• _INSTRUCTIONS FOR THE TASK_
Please repeat the lines below, exactly and only, from the one that holds "clock: 9.0 ns" through the one that holds "16; i = i + 1)".

START INFORMATION SUPPLIED

From an optimization exercise on the open Yosys and OpenROAD flow, aimed at small area, a short achievable clock period and few clock cycles; shortcuts taken in it are not production practice.
No run shown here included a check of the RTL's function; only the layout flow was run.
No activity file was given, so power comes from the tool's default toggle rates.

==> flow/design.v, too long to show whole: its modules and the start of the top module <==
// module lay_dpu: 464 lines
// module lay_mul: 985 lines
// module lay_add57: 380 lines
// module lay_add25: 138 lines
// module lay_cmp24: 52 lines
module lay_dpu (
    input  wire        clk,
    input  wire        rst,           
    input  wire        cmd_valid,
    output wire        cmd_ready,
    input  wire [5:0]  cmd_op,
    input  wire [1:0]  cmd_acc,       
    input  wire [1:0]  cmd_lanes,     
    input  wire [1:0]  cmd_part,      
    input  wire [2:0]  cmd_t,         
    input  wire        cmd_sat,
    input  wire        cmd_rnd,       
    input  wire        cmd_int,       
    input  wire        cmd_trk,       
    input  wire [23:0] cmd_a,
    input  wire [23:0] cmd_b,
    input  wire [23:0] cmd_c,
    input  wire [23:0] cmd_d,
    input  wire [23:0] cmd_e,
    output reg         rsp_valid,
    output reg  [23:0] rsp_data,
    output reg         rsp_annul,
    output reg  [5:0]  rsp_flags,
    output reg  [4:0]  rsp_bx
);
  // ...
==> flow/flow/run.sh <==
#!/bin/bash
# Layout flow: the standard flow (standard.sh), with ORFS's timing
# repair asked to leave a setup margin (so that it sizes and buffers the
# paths that set the achieved period) and the ports buffered with buf_4.
export SETUP_SLACK_MARGIN=14.8
export BUFFER_PORTS_ARGS="-buffer_cell sky130_fd_sc_hd__buf_4"
bash standard.sh > standard.log 2>&1
==> flow/standard.sh <==
#!/bin/bash
# synth_recipe.tcl (not shown) runs the flow's synth.tcl, then flattens the netlist and writes it again
# the make line also repeats each setting of config.mk as NAME=value (left out here)
make -C /OpenROAD-flow-scripts/flow DESIGN_CONFIG=/design/flow/config.mk WORK_HOME=/design/flow/orfs CLKGATE_MAP_FILE= SYNTH_SCRIPT=/design/flow/synth_recipe.tcl "${@:-finish}"
==> flow/config.mk <==
export PLATFORM = sky130hd
export DESIGN_NAME = lay_dpu
export DESIGN_NICKNAME = lay_dpu
export VERILOG_FILES = /design/flow/design.v
export SDC_FILE = /design/flow/constraint.sdc
export NUM_CORES = 8
export LEC_CHECK = 0
export ABC_AREA = 1
export CAP_MARGIN = 20
export CORE_MARGIN = 2
export CORE_UTILIZATION = 30
export PLACE_DENSITY = 0.5
export SLEW_MARGIN = 20
==> flow/constraint.sdc <==
create_clock -name core_clock -period 20.0 [get_ports {clk}]
set_input_delay 4.0000 -clock core_clock [delete_from_list [all_inputs] [get_ports {clk}]]
set_output_delay 4.0000 -clock core_clock [all_outputs]
set_load 0.01 [all_outputs]
==> flow_results.org, run 1 <==
** Status
- Run status :: no timing/DRC/antenna violations

** CTS
- No sink is reached through more buffers than the 3 on the longest clock path.
- The clock drives 687 sinks.
- Resized Gates After CTS :: 327

** Layout
- Final-layout clock buffer total :: 111
- Leaving out the clock tree, the finished layout contains a buffer count of 569.
- Counting the fill cells in the layout gives around 21000.

** Synthesis
- Synthesis produced a netlist whose cell count is approximately 8600.
- Avg Cell Area, Syn :: between 7 and 8 um2
- For this run, the number of Yosys warnings is 1.
- Of the total synthesized cell area, the portion taken by AND, OR, NAND and NOR gates is 20.63%.

** STA
- The worst pin sits at a relative slew slack of between 10% and 20%.
- Final Setup Violations :: 0
- Fin worst setup slack :: 13380 ps
- The final number of max-transition violations came to 0.

** Setup path
- Broken down by cell family, the worst path's largest delay share belongs to buffers and inverters.
- The critical path is of the input port to flip-flop type.
- The endpoint identified for the worst register-to-register timing path is acc_t[45].
- The cell that appears most often on the critical path is sky130_fd_sc_hd__buf_6.

** GRT
- Global routing consumed, on the met2 layer, 47.21% of the routing resources.
- Total routing usage reported by global routing :: between 20% and 30%
- For met3 alone, demand over resource in global routing was 4.944%.
- The global routing stage identified its most utilized layer as met2.

** Power
- Power consumption :: 9674 uW
- Sequential cells account for about 18% of the total power.
- In this run the power spent charging and discharging nets is 5063 uW.
- Net switching is 52.33% of the power.

** Die
- In this run the vertical extent of the chip is 454.1 um.
- Area of the core region :: 201700 um2
- Die Width :: 454.1 um
- 180 I/O pins were placed.
- Tap insertion was completed with 2672 tapcells.

** Route
- The routed layout has 64070 vias.

** Placement
- # placed instances :: ~11000
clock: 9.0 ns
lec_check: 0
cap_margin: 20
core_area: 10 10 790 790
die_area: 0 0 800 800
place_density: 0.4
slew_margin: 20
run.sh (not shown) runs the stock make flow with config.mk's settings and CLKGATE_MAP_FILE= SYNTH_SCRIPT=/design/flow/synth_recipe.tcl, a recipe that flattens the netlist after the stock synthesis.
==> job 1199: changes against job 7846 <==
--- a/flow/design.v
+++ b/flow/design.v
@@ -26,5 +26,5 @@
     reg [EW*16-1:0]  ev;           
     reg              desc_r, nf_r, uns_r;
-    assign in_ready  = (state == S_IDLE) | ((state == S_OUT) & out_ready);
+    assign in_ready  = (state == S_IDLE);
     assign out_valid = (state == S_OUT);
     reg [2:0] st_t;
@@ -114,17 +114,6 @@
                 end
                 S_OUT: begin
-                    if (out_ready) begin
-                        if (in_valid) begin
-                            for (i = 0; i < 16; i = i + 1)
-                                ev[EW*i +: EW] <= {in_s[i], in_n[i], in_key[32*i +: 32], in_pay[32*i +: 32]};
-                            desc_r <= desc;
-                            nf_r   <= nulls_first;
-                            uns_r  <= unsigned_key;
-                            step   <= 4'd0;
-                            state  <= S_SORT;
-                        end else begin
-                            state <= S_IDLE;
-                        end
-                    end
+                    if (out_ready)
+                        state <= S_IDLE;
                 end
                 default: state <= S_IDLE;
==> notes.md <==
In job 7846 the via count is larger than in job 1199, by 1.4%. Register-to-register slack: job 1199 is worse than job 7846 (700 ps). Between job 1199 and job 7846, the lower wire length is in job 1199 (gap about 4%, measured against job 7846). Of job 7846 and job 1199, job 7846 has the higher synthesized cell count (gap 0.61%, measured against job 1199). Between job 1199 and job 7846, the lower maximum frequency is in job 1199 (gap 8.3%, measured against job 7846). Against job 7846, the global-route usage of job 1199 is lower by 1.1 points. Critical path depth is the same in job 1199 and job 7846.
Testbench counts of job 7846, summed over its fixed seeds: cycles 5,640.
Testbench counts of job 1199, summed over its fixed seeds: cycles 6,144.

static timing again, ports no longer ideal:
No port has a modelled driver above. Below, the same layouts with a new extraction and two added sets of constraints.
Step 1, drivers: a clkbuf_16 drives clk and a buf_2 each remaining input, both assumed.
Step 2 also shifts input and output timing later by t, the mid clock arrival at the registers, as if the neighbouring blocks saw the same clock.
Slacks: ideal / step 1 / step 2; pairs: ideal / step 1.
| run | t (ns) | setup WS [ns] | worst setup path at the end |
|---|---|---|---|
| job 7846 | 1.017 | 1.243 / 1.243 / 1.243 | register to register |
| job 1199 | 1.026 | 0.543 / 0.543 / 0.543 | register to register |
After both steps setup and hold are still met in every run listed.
This design comes from an exercise in tuning for small area on the open sky130 flow, not from production work. The RTL was checked by simulation tests, not by an equivalence proof against the original design.

[flow/config.mk]
export PLATFORM = sky130hd
export DESIGN_NAME = servo_law
export DESIGN_NICKNAME = servo_law
export VERILOG_FILES = /design/flow/design.v
export SDC_FILE = /design/flow/constraint.sdc
export NUM_CORES = 4
export LEC_CHECK = 0
export CAP_MARGIN = 20
export CORE_MARGIN = 2
export CORE_UTILIZATION = 65
export CTS_BUF_LIST = sky130_fd_sc_hd__clkbuf_2 sky130_fd_sc_hd__clkbuf_4
export PLACE_DENSITY = 0.75
export SLEW_MARGIN = 20
[flow/constraint.sdc]
create_clock -name core_clock -period 30.0 [get_ports {clk}]
set_input_delay 6.0000 -clock core_clock [delete_from_list [all_inputs] [get_ports {clk}]]
set_output_delay 6.0000 -clock core_clock [all_outputs]
set_load 0.01 [all_outputs]
Background: an optimization exercise with open tools, aiming at small area, a short achievable clock period and few clock cycles. Do not read the settings as production practice. RTL that was checked went through simulation tests only; none was proved equivalent to the original. Function not checked in runs 1 to 4: the RTL went through the layout flow alone. Power and IR drop assume default switching activity.

[flow/design.v]
module mx_quant (
    input  wire [14:0] it,
    input  wire [1:0]  fmt,     
    input  wire [2:0]  rnd,     
    input  wire        spec,    
    output wire [7:0]  elem,
    output wire        uf,
    output wire        nx
);
    localparam [2:0] RNE = 3'd0, RTZ = 3'd1, RU = 3'd2, RD = 3'd3, RNA = 3'd4;
    function round_up;
        input [2:0] mode;
        input       neg, lsb, g, s;
        begin
            case (mode)
                RNE:     round_up = g & (s | lsb);
                RU:      round_up = ~neg & (g | s);
                RD:      round_up = neg & (g | s);
                RNA:     round_up = g;
                default: round_up = 1'b0;
            endcase
        end
    endfunction
    wire       sgn  = it[14];
    wire       zero = it[13];
    wire [4:0] ef   = it[12:8];
    wire [2:0] sh   = it[7:5];
    wire [3:0] f    = it[4:1];
    wire       st   = it[0];
    wire fb3 = (fmt == 2'd0) | (fmt == 2'd3);    
    wire [9:0] p = {1'b1, f, 5'b0} >> sh;
    wire [6:0] code = fb3 ? {ef[3:0], p[8:6]} : {ef, p[8:7]};
    wire       lsb  = fb3 ? p[6] : p[7];
    wire       g    = fb3 ? p[5] : p[6];
    wire       s    = (fb3 ? (|p[4:0]) : (|p[5:0])) | st;
    wire       up   = round_up(rnd, sgn, lsb, g, s);
    wire [6:0] code_inc = code + 7'd1;
    wire [6:0] rsum     = up ? code_inc : code;
    reg [6:0] maxc;
    reg       ovf;
    always @* begin
        case (fmt)
            2'd0:    begin maxc = 7'h7E; ovf = (code == 7'h7F) | (up & (code == 7'h7E)); end
            2'd1:    begin maxc = 7'h7B; ovf = up & (code == 7'h7B); end
            default: begin maxc = 7'h1F; ovf = up & (code[4:0] == 5'h1F); end
        endcase
    end
    wire [6:0] mag     = ovf ? maxc : rsum;
    wire       inexact = g | s;
    wire allones = fb3 ? (&f[3:1]) : (&f[3:2]);
    wire g_full  = fb3 ? f[0] : f[1];
    wire s_full  = fb3 ? st : (f[0] | st);
    wire reach   = (sh == 3'd1) & allones & round_up(rnd, sgn, 1'b1, g_full, s_full);
    wire tiny    = (sh != 3'd0) & ~reach;
    wire [6:0] magz = zero ? 7'd0 : mag;
    assign elem = spec ? 8'd0 : (fmt[1] ? {2'b00, sgn, magz[4:0]} : {sgn, magz});
    assign nx   = ~spec & ~zero & (inexact | ovf);
    assign uf   = ~spec & ~zero & inexact & tiny;
endmodule
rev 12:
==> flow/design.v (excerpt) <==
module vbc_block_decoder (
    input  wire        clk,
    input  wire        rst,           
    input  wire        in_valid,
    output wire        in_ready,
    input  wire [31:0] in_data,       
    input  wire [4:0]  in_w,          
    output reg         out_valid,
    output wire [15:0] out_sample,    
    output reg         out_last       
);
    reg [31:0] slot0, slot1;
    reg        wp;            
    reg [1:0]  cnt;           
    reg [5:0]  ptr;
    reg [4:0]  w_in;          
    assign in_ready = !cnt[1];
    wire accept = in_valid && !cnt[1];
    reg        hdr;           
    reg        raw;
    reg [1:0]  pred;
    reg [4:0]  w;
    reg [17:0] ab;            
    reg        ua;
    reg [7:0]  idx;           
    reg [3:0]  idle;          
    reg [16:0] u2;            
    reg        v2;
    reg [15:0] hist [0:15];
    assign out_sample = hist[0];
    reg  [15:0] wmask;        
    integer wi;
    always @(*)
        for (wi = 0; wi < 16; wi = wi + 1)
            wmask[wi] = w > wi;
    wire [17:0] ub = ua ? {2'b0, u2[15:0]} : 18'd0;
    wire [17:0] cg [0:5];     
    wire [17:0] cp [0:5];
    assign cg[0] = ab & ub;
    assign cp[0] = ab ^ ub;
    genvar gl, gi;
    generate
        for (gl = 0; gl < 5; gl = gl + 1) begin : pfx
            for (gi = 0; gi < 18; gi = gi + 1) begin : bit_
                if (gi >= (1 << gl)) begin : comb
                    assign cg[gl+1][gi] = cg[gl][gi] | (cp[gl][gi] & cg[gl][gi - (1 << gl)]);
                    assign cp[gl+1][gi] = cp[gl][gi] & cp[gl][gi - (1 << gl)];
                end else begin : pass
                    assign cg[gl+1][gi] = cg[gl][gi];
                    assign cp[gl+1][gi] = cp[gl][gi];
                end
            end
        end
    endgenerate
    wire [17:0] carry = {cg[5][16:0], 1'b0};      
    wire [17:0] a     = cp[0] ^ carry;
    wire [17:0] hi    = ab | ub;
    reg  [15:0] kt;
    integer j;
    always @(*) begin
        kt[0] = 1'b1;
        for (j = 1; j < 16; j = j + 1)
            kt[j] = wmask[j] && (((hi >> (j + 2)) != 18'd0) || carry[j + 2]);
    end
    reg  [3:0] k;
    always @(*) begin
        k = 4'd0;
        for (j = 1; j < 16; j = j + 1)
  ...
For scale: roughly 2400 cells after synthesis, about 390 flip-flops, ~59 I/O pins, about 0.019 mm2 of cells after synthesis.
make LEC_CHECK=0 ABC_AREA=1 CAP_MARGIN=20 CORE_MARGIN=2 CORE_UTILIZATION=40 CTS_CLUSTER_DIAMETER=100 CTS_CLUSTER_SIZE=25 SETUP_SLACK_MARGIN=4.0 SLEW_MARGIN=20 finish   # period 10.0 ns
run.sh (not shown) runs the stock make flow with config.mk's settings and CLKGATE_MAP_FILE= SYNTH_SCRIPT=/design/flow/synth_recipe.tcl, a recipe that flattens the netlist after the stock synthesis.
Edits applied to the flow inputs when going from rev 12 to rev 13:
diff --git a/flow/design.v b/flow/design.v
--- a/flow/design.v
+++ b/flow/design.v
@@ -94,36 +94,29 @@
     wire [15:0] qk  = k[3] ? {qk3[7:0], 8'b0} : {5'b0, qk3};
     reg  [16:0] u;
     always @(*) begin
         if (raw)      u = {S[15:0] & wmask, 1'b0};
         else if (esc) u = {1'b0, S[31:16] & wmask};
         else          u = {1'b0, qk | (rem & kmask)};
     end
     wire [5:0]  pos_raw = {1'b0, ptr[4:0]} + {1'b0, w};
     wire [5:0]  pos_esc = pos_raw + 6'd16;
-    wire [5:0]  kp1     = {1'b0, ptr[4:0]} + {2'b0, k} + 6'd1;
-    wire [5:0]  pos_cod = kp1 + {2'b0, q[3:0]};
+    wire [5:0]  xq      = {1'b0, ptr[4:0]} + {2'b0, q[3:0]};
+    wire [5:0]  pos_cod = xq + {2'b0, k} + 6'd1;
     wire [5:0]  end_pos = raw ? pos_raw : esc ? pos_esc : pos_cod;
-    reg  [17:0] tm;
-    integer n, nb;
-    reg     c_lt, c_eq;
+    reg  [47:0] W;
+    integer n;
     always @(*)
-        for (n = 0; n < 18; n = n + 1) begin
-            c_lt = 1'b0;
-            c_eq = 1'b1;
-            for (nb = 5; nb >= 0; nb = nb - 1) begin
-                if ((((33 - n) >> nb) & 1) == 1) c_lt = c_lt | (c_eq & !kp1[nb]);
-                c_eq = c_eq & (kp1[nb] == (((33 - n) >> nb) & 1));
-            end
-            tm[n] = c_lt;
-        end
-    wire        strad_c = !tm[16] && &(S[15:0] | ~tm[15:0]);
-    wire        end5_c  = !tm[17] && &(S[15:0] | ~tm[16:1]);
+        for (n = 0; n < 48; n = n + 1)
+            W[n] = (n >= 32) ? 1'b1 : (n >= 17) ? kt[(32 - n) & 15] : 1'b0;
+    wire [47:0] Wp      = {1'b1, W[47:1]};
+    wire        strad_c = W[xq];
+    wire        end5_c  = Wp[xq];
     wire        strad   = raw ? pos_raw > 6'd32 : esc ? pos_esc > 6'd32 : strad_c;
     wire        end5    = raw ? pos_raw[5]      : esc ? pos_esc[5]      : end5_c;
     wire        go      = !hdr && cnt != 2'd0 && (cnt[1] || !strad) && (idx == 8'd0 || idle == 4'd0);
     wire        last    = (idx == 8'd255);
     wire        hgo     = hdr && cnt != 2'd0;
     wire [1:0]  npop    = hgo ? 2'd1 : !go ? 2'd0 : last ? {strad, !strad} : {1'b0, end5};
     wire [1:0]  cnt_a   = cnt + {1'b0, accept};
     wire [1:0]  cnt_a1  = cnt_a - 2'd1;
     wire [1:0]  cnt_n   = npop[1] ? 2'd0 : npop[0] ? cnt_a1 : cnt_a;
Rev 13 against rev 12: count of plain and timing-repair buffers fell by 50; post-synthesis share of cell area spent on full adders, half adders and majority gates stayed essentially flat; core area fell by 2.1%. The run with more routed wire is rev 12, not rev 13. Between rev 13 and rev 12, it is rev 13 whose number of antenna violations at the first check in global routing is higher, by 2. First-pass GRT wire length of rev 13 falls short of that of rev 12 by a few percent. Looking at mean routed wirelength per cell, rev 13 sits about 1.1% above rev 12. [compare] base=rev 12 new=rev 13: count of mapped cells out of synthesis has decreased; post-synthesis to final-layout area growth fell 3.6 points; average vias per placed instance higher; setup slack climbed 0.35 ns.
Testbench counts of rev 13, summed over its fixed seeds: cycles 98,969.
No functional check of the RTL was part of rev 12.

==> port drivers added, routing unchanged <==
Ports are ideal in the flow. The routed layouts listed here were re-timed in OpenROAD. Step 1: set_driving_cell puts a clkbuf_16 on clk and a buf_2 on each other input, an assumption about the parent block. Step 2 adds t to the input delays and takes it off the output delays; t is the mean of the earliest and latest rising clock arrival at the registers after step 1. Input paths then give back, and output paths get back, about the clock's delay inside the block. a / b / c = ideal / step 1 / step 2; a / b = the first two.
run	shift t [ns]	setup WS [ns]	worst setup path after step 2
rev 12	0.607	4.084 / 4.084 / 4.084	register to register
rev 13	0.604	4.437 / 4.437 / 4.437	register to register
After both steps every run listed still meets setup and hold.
This is an optimization exercise on Yosys and OpenROAD, whose aim is small area, a short achievable clock period and few clock cycles, not a production implementation.
At most, simulation tests tie the RTL to the original design; equivalence was not proved.
Only the layout flow was run in run 1; the RTL was not checked for function there.
Power is estimated from default activity; no workload was simulated.

==> flow/design.v, too long to show whole: its modules and the start of the top module <==
// module frb_tot_hi: 700 lines
// module frb_tot_lo: 323 lines
// module frb_tot_code: 5 lines
// module frb_coder: 176 lines
module frb_coder (
    input  wire        clk,
    input  wire        rst,
    input  wire        cmd_valid,
    output wire        cmd_ready,
    input  wire        cmd_mode,       
    input  wire [12:0] cmd_nwords,     
    input  wire        in_valid,
    output wire        in_ready,
    input  wire [63:0] in_data,
    output wire        out_valid,
    input  wire        out_ready,
    output wire [63:0] out_data,
    output wire        out_last
);
  // ...
==> flow/flow/run.sh <==
#!/bin/bash
# Layout flow: the standard synthesis, then its combinational logic mapped
# again by ABC with a stronger script (flip-flops, their names and cells kept),
# then the standard layout from floorplan to finish.
set -euo pipefail
W=$(pwd)
R=$W/orfs/results/$FLOW_PLATFORM/frb_coder/base
YOSYS=$FLOW_HOME/../tools/install/yosys/bin/yosys
LIB=$FLOW_HOME/platforms/$FLOW_PLATFORM/lib/sky130_fd_sc_hd__tt_025C_1v80.lib

bash standard.sh synth > $W/std_synth.log 2>&1
cp $R/1_2_yosys.v $W/std_1_2_yosys.v
if IN=$W/std_1_2_yosys.v OUT=$W/resyn.v LIB=$LIB SCRIPT=$W/flow/resyn.abc \
   $YOSYS -c $W/flow/resyn.tcl > $W/resyn.log 2>&1; then
  cp $W/resyn.v $R/1_2_yosys.v
  rm -f $R/1_synth.odb $R/1_synth.sdc
else
  echo "resynthesis failed, keeping the standard netlist" >> $W/resyn.log
fi
bash standard.sh BUFFER_PORTS_ARGS="-buffer_cell sky130_fd_sc_hd__buf_2" SETUP_SLACK_MARGIN=34.8 finish > $W/std_finish.log 2>&1
==> flow/flow/resyn.abc <==
strash
dc2
balance
rewrite
refactor
balance
rewrite
rewrite -z
balance
refactor -z
rewrite -z
balance
dc2
dch -f
map -D 6000
topo
buffer -c -N 12
upsize -c -D 6000
dnsize -c -D 6000
==> flow/flow/resyn.tcl <==
# Maps the combinational logic of the standard synthesis's netlist again with
# ABC (flip-flop and tie cell instances kept as they are).
# Environment: IN (netlist), OUT, LIB (liberty), SCRIPT (ABC script).
set lib $::env(LIB)
set dont_use {}
set fh [open $lib r]
foreach line [split [read $fh] "\n"] {
  if {[regexp {^\s*cell\s*\(\s*"?([A-Za-z0-9_]+)"?\s*\)} $line -> name]} {
    if {[string match *lpflow* $name] || [string match *probe* $name]} {
      lappend dont_use -dont_use $name
    }
  }
}
close $fh
yosys read_liberty -ignore_miss_func $lib
yosys read_verilog -defer $::env(IN)
yosys hierarchy -top frb_coder
yosys setattr -mod -set keep_hierarchy 1 sky130_fd_sc_hd__df* sky130_fd_sc_hd__edf* sky130_fd_sc_hd__sdf* sky130_fd_sc_hd__conb_1
yosys flatten
yosys opt_clean -purge frb_coder
yosys abc -liberty $lib {*}$dont_use -script $::env(SCRIPT) frb_coder
yosys opt_clean -purge frb_coder
yosys insbuf -buf sky130_fd_sc_hd__buf_4 A X
yosys check
yosys tee -o $::env(OUT).stat stat -liberty $lib
yosys blackbox sky130_fd_sc_hd__*
yosys write_verilog -noattr -nohex -nodec $::env(OUT)
==> flow/standard.sh <==
#!/bin/bash
# synth_recipe.tcl (not shown) runs the flow's synth.tcl, then flattens the netlist and writes it again
# the make line also repeats each setting of config.mk as NAME=value (left out here)
make -C /OpenROAD-flow-scripts/flow DESIGN_CONFIG=/design/flow/config.mk WORK_HOME=/design/flow/orfs CLKGATE_MAP_FILE= SYNTH_SCRIPT=/design/flow/synth_recipe.tcl "${@:-finish}"
==> flow/config.mk <==
export PLATFORM = sky130hd
export DESIGN_NAME = frb_coder
export DESIGN_NICKNAME = frb_coder
export VERILOG_FILES = /design/flow/design.v
export SDC_FILE = /design/flow/constraint.sdc
export NUM_CORES = 4
export LEC_CHECK = 0
export CAP_MARGIN = 10
export CORE_MARGIN = 2
export CORE_UTILIZATION = 60
export GPL_TIMING_DRIVEN = 0
export SLEW_MARGIN = 10
export SYNTH_MEMORY_MAX_BITS = 65536
==> flow/constraint.sdc <==
create_clock -name core_clock -period 45.0 [get_ports {clk}]
set_input_delay 9.0000 -clock core_clock [delete_from_list [all_inputs] [get_ports {clk}]]
set_output_delay 9.0000 -clock core_clock [all_outputs]
set_load 0.01 [all_outputs]
Context: an optimization exercise on an open-source flow, tuned for small area and a short achievable clock period. The choices shown serve that exercise and are no tape-out recipe.
No functional check of the RTL was part of this run.

$ cat flow/config.mk
export PLATFORM = sky130hd
export DESIGN_NAME = line_decoder
export DESIGN_NICKNAME = line_decoder
export VERILOG_FILES = /design/flow/design.v
export SDC_FILE = /design/flow/constraint.sdc
export NUM_CORES = 4
export LEC_CHECK = 0
export CAP_MARGIN = 40
export CORE_MARGIN = 2
export CORE_UTILIZATION = 40
export SLEW_MARGIN = 30
$ cat flow/constraint.sdc
create_clock -name core_clock -period 40.0 [get_ports {clk}]
set_input_delay 8.0000 -clock core_clock [delete_from_list [all_inputs] [get_ports {clk}]]
set_output_delay 8.0000 -clock core_clock [all_outputs]
set_load 0.01 [all_outputs]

END INFORMATION SUPPLIED

• _EXERCISE RESULT_
clock: 9.0 ns
lec_check: 0
cap_margin: 20
core_area: 10 10 790 790
die_area: 0 0 800 800
place_density: 0.4
slew_margin: 20
run.sh (not shown) runs the stock make flow with config.mk's settings and CLKGATE_MAP_FILE= SYNTH_SCRIPT=/design/flow/synth_recipe.tcl, a recipe that flattens the netlist after the stock synthesis.
==> job 1199: changes against job 7846 <==
--- a/flow/design.v
+++ b/flow/design.v
@@ -26,5 +26,5 @@
     reg [EW*16-1:0]  ev;           
     reg              desc_r, nf_r, uns_r;
-    assign in_ready  = (state == S_IDLE) | ((state == S_OUT) & out_ready);
+    assign in_ready  = (state == S_IDLE);
     assign out_valid = (state == S_OUT);
     reg [2:0] st_t;
@@ -114,17 +114,6 @@
                 end
                 S_OUT: begin
-                    if (out_ready) begin
-                        if (in_valid) begin
-                            for (i = 0; i < 16; i = i + 1)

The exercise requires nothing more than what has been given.